Tammy A. Vincent was a teenage runaway who was murdered in September, 1979. Her body was not identified until 2007, twenty-eight years after her death. It was previously believed she may have been a victim of the notorious Green River killings. Vincent's case has not been officially solved. NCIS cast member Pauley Perrette collaborated with the popular television show America's Most Wanted in 2009 to work on solving the case.

Circumstances
Tammy Vincent grew up on a farm in Okanogan County, Washington - roughly 140 miles northeast of Seattle. She was described as a headstrong girl with an adventurous streak.   In her teenage years, Vincent fought with her parents and ran away from home multiple times, often disappearing for weeks at a stretch. She left home permanently in the fall of 1978, ending up in a foster home in Spokane and then as a prostitute in Seattle. In August 1979, she was picked up during a vice raid along with several others, and, in exchange for immunity, agreed to testify against her employers - five men who were under investigation in King County, Washington for operating businesses which were fronts for prostitution and "tease and rip joints".

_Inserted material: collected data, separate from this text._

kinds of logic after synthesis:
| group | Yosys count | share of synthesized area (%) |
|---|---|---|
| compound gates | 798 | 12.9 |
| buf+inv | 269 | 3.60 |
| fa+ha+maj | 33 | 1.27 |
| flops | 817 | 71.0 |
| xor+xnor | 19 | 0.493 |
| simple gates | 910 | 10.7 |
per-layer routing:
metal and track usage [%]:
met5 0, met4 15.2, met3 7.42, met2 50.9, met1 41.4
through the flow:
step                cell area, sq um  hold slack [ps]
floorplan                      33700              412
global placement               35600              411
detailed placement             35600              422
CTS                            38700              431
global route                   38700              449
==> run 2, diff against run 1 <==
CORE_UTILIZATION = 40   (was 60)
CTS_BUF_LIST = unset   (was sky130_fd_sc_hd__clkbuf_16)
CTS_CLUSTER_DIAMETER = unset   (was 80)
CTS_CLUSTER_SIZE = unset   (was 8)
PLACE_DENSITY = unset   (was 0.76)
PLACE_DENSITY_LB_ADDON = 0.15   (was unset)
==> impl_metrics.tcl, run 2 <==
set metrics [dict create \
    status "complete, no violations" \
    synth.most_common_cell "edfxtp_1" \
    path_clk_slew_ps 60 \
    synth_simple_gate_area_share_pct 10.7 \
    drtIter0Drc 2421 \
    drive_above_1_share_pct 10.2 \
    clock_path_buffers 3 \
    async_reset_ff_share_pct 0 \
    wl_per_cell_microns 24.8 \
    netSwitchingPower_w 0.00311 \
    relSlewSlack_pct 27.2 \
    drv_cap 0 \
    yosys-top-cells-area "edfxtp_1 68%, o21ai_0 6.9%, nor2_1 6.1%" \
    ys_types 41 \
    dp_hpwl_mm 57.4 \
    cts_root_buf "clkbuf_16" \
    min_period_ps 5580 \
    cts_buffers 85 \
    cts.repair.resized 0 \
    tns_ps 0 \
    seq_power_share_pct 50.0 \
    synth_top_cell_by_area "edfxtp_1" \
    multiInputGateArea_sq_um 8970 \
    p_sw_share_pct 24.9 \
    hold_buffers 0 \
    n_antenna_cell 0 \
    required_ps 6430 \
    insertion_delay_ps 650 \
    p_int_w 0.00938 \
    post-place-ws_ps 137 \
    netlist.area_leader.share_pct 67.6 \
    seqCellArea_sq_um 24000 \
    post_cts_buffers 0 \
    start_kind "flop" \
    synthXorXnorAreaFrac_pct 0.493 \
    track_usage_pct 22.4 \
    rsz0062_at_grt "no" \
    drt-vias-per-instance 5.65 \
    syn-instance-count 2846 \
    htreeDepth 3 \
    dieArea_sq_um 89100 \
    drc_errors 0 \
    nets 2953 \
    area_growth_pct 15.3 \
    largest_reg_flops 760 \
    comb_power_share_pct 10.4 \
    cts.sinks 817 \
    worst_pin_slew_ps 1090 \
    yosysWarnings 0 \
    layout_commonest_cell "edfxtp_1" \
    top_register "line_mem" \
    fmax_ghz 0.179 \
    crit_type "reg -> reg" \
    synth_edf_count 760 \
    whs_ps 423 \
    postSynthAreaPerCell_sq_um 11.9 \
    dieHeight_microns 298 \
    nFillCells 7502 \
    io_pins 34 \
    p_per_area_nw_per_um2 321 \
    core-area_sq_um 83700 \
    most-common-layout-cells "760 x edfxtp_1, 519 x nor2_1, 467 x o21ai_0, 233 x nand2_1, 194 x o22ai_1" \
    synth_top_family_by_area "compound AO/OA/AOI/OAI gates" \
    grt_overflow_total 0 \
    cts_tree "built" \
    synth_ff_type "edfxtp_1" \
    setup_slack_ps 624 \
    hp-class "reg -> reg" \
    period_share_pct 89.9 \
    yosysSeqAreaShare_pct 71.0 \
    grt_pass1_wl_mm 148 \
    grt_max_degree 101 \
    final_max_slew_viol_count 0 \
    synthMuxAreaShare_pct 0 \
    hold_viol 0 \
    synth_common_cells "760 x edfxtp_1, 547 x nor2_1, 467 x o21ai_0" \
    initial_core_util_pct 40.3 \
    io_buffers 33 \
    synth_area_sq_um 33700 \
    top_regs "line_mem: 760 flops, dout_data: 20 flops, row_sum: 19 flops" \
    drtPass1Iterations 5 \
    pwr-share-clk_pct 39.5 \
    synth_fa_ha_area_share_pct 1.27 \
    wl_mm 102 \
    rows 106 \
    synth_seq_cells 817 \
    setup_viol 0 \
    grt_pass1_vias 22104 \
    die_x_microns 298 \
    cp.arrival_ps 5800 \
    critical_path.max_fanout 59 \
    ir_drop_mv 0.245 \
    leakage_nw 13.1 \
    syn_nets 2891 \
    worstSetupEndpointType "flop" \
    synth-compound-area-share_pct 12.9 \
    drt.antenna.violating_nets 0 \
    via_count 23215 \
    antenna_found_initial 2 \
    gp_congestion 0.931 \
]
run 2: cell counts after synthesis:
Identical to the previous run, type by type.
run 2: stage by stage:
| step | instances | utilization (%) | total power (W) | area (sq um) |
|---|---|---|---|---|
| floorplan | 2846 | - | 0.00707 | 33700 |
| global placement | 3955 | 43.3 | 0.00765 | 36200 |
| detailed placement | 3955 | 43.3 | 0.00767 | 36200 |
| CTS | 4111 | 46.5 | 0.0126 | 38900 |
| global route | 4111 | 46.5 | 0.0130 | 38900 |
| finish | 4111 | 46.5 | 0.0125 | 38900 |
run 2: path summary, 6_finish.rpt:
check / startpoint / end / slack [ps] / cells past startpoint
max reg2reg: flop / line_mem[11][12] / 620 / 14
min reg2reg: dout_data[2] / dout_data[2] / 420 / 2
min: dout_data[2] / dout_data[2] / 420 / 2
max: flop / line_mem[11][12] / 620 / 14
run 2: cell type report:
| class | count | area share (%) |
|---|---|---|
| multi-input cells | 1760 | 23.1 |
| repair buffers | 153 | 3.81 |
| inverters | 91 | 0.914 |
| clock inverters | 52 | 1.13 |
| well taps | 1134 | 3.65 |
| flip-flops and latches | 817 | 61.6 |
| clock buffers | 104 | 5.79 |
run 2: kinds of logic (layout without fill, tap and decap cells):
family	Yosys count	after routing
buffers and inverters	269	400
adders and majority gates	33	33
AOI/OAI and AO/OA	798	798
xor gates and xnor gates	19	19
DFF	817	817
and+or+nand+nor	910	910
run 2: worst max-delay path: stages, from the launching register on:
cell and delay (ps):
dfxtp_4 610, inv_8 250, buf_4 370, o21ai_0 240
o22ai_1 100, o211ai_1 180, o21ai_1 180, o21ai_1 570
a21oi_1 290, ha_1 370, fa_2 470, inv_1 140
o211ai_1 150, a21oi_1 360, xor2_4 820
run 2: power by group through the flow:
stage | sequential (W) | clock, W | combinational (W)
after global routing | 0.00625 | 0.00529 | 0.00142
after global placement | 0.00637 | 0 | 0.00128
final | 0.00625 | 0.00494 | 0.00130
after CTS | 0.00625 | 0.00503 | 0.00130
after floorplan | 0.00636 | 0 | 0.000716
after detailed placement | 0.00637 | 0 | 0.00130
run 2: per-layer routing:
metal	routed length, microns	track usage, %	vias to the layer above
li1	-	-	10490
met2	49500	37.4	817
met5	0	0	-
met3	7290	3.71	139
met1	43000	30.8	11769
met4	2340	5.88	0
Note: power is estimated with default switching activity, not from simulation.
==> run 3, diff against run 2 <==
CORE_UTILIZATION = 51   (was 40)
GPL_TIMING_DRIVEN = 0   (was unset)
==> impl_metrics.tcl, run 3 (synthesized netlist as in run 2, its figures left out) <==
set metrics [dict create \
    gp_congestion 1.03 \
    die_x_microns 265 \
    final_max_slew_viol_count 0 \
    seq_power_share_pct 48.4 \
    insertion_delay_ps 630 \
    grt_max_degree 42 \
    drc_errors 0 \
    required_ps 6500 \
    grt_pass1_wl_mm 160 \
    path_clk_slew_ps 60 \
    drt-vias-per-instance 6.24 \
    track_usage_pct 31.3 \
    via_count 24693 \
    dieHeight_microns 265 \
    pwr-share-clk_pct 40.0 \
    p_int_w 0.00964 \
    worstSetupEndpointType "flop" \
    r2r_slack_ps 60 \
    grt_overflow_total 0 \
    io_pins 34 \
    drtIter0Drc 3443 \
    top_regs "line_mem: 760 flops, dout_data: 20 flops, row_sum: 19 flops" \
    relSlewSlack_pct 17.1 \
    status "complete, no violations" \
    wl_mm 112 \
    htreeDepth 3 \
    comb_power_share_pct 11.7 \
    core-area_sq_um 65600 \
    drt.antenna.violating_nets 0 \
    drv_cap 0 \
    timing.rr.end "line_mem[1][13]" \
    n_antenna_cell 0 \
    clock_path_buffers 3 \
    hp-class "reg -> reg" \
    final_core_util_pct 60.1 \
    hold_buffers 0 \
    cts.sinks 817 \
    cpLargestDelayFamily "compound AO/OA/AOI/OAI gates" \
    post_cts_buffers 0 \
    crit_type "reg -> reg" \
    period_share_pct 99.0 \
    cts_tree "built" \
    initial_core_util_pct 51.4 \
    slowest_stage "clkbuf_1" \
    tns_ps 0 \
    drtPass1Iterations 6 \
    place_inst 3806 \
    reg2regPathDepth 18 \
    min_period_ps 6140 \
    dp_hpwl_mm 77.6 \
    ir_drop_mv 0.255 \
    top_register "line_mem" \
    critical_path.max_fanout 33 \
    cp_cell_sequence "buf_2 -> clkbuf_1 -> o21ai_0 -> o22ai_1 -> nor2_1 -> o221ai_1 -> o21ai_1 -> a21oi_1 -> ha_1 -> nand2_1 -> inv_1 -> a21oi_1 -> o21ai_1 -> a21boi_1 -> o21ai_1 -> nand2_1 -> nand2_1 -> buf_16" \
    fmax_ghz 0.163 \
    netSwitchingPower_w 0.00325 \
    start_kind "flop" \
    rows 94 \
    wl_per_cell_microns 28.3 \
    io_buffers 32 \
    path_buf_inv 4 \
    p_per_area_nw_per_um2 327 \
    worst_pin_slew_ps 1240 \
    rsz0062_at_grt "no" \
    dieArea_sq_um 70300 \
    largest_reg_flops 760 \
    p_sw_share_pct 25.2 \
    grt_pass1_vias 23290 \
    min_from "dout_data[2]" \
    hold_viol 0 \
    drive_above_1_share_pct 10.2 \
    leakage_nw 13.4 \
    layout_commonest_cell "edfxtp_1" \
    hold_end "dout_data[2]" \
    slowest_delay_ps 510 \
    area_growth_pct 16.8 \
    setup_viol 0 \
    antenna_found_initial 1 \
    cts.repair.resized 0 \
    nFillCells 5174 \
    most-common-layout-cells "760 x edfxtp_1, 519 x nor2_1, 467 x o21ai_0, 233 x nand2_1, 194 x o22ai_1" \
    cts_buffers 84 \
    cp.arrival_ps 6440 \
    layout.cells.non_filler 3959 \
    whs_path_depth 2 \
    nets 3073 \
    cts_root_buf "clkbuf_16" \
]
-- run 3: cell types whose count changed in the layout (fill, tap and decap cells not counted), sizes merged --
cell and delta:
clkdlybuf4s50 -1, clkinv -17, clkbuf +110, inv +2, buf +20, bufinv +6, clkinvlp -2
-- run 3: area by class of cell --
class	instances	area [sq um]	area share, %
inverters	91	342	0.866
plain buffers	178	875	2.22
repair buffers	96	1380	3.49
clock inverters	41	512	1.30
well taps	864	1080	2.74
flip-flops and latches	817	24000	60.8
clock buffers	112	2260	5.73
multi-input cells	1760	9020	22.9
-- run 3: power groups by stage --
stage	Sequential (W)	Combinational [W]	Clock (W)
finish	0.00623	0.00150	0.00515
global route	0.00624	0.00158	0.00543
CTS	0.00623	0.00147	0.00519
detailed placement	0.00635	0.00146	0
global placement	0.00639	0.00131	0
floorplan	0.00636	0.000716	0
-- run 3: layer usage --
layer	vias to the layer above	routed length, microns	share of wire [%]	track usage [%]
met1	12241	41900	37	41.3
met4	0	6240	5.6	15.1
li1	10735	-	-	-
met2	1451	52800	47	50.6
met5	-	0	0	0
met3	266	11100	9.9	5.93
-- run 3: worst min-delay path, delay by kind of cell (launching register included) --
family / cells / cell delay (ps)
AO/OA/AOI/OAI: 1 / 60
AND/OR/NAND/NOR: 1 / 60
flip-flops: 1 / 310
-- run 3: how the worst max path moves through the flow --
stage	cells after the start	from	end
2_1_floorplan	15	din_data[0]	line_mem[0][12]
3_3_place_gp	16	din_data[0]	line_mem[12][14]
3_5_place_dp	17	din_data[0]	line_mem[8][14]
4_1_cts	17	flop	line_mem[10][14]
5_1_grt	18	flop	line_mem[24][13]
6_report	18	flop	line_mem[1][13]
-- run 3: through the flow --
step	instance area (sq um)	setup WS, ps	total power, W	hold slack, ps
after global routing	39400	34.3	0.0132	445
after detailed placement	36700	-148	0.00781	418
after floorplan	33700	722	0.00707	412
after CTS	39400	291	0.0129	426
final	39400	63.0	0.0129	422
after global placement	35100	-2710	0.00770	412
`config.mk`:
```
export PLATFORM = sky130hd
export DESIGN_NAME = wordlit_op_pipe
export DESIGN_NICKNAME = d
export VERILOG_FILES = /design/src/rtl/wordlit_op_pipe.sv
export SDC_FILE = /design/constraint.sdc
export NUM_CORES = 1
export LEC_CHECK = 0
export BUFFER_PORTS_ARGS = -buffer_cell sky130_fd_sc_hd__buf_2
export CAP_MARGIN = 20
export CORE_MARGIN = 3
export CORE_UTILIZATION = 40
export DETAILED_ROUTE_END_ITERATION = 16
export GPL_TIMING_DRIVEN = 0
export PLACE_DENSITY = 0.74
export SYNTH_ARGS = -nofsm -noshare
export SYNTH_HDL_FRONTEND = slang
export SYNTH_SLANG_ARGS = --single-unit
```
`constraint.sdc`:
```
create_clock -name clk -period 1.35 [get_ports clk]
set_input_delay 0.27 -clock clk [delete_from_list [all_inputs] [get_ports clk]]
set_output_delay 0.27 -clock clk [all_outputs]
set_load 0.02 [all_outputs]
```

Two days after the raid, she was relocated from SeaTac to Spokane in an attempt to keep her away from the suspects, but a lawyer working for the five defendants tracked her down and turned her over to his clients. She was last seen in Seattle on Sept. 10, 1979, at a motel in the 19200 block of Aurora Avenue North, getting into a silver Lincoln Continental that belonged to one of her employers.  One day later, a King County Superior Judge signed a protective order that identified Vincent as a material witness and ordered her held to testify in the prostitution and racketeering case against her employers.  She never showed up in court.  The last time her family saw her was in the summer of 1979, when she arrived at the family home in a car with someone else. Her family heard from her again that summer when she called on the phone; she indicated that her life was in danger and that she wanted to come home.  Her family never heard from her again.   It is believed that she was driven to California and put to work at the Palace Theater at 53 Turk Street in San Francisco.  A salesclerk at a Woolworth's near the Palace Theater remembered seeing a girl who matched Vincent's description on the evening before the murder. The girl was with a Caucasian man wearing a white leisure suit. The salesclerk told police that the man bought acetone, paint, and an awl.

Murder

A group of joggers discovered the body on the morning of September 26, 1979, on a beach at Blackie's Pasture in Tiburon, California. There was gravel embedded in Vincent's face, suggesting she may have been knocked down in a nearby parking lot. Her attacker began with an awl, inflicting 43 stab wounds in Vincent's chest and back as she twisted to escape the assault. Then the killer doused her with paint and acetone, and set her afire in an explosion of hot flame that swiftly seared her face and chest beyond recognition. Vincent was still alive, however, and even got up and ran (or staggered) 20 feet across the beach before collapsing. She was then shot once in the back of the head. A witness reported seeing a bonfire on the beach shortly after 3 a.m., then a blue van speeding away. An awl, two containers of acetone, and a can of black paint were left at the crime scene, as well as a cigarette lighter. A nearby receipt indicated that the awl, solvent containers, and paint had been purchased the night before from a Woolworth's in San Francisco. Upon the discovery of the remains on the beach, examiners could not identify the body, and could only determine her eye color, height, weight, gender, and dental characteristics. At the time of death, she wore a black shirt, beige pants decorated with blue and red, and high heels.

Identification
In efforts to identify Vincent, the body was exhumed in 2002 and was transported to Richmond, Virginia for further examination. The Center for Missing and Exploited Children created a composite image from her skull, which has been done on countless other unidentified decedents. Various other reconstructions have been created prior to the work done by the Center for Missing and Exploited Children. In 2007, DNA samples from Vincent's mother and sister were matched to the DNA of the remains.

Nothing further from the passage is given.